Another study conducted by the same researchers in December showed 31 percent asymptomatic carriage among 230 participants. The study found similar asymptomatic carriage rates in individuals who had had COVID-19 before and those who had not. The findings strongly suggest that omicron's high prevalence of asymptomatic infection is likely a major factor in the rapid spread of the virus, even among populations with high rates of prior infection. The data is "in stark contrast to COVID-19 vaccine studies conducted pre-omicron," according to the study authors. The study has not been peer reviewed.

On omicron's severity:

A separate study involving nearly 70,000 COVID-19 patients at Kaiser Permanente of Southern California found patients with omicron infections were less likely to be hospitalized for COVID-19, and when they were, they had shorter hospital stays.

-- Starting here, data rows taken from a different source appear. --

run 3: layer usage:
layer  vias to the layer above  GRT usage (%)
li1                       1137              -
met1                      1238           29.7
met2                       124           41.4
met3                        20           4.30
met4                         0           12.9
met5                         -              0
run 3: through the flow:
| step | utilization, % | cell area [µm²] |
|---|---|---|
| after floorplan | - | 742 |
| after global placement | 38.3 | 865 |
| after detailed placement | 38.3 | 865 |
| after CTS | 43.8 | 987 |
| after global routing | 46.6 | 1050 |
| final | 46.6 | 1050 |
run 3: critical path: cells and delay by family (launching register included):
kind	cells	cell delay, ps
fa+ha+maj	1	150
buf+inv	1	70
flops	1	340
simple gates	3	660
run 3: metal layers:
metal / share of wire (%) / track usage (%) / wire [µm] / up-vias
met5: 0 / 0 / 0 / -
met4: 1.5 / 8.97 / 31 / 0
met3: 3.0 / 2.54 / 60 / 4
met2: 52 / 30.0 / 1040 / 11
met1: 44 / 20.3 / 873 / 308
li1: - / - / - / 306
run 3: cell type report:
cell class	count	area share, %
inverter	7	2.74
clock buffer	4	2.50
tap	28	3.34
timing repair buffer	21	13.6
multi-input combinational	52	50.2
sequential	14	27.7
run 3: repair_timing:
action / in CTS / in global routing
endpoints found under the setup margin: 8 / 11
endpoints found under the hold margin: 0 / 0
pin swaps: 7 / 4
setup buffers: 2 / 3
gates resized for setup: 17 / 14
### config.mk
export PLATFORM = sky130hd
export DESIGN_NAME = avecUnit
export DESIGN_NICKNAME = d
export VERILOG_FILES = /design/src/rtl/avecPkg.sv /design/src/rtl/avecControl.sv /design/src/rtl/avecDatapath.sv /design/src/rtl/avecUnit.sv
export SDC_FILE = /design/constraint.sdc
export NUM_CORES = 1
export LEC_CHECK = 0
export BUFFER_PORTS_ARGS = -buffer_cell sky130_fd_sc_hd__buf_2
export CORE_ASPECT_RATIO = 1.4
export CORE_MARGIN = 10
export CORE_UTILIZATION = 32
export CTS_BUF_LIST = sky130_fd_sc_hd__clkbuf_8 sky130_fd_sc_hd__clkbuf_16
export CTS_CLUSTER_SIZE = 20
export DETAILED_ROUTE_END_ITERATION = 8
export PLACE_DENSITY = 0.75
export SETUP_SLACK_MARGIN = 0.02
export SLEW_MARGIN = 20
export SYNTH_ARGS = -nofsm -noshare
export SYNTH_HDL_FRONTEND = slang
export SYNTH_SLANG_ARGS = --single-unit
### constraint.sdc
create_clock -name clk -period 3.7 [get_ports clk]
set_input_delay 0.555 -clock clk [delete_from_list [all_inputs] [get_ports clk]]
set_output_delay 0.555 -clock clk [all_outputs]
set_load 0.02 [all_outputs]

For the study, published Jan. 11 in MedRxiv, researchers from Kaiser and the CDC analyzed EHR data on 69,279 COVID-19 patients treated between Nov. 30, 2021, and Jan. 1, 2022. About 52,000 patients had omicron infections, and nearly 17,000 had delta infections. 

Patients with omicron infections were half as likely to require hospitalization, researchers found. Just 0.5 percent of omicron patients were hospitalized, compared to 1.3 percent of those with delta infections. Of those hospitalized with omicron, none were put on ventilators. 

"It's truly a viral factor that accounts for reduced severity," study author Joseph Lewnard, PhD, an epidemiologist at the University of California-Berkeley, told The New York Times.

The median hospital stay was also 3.4 days shorter for patients with omicron compared to patients with delta. The study has not been peer reviewed.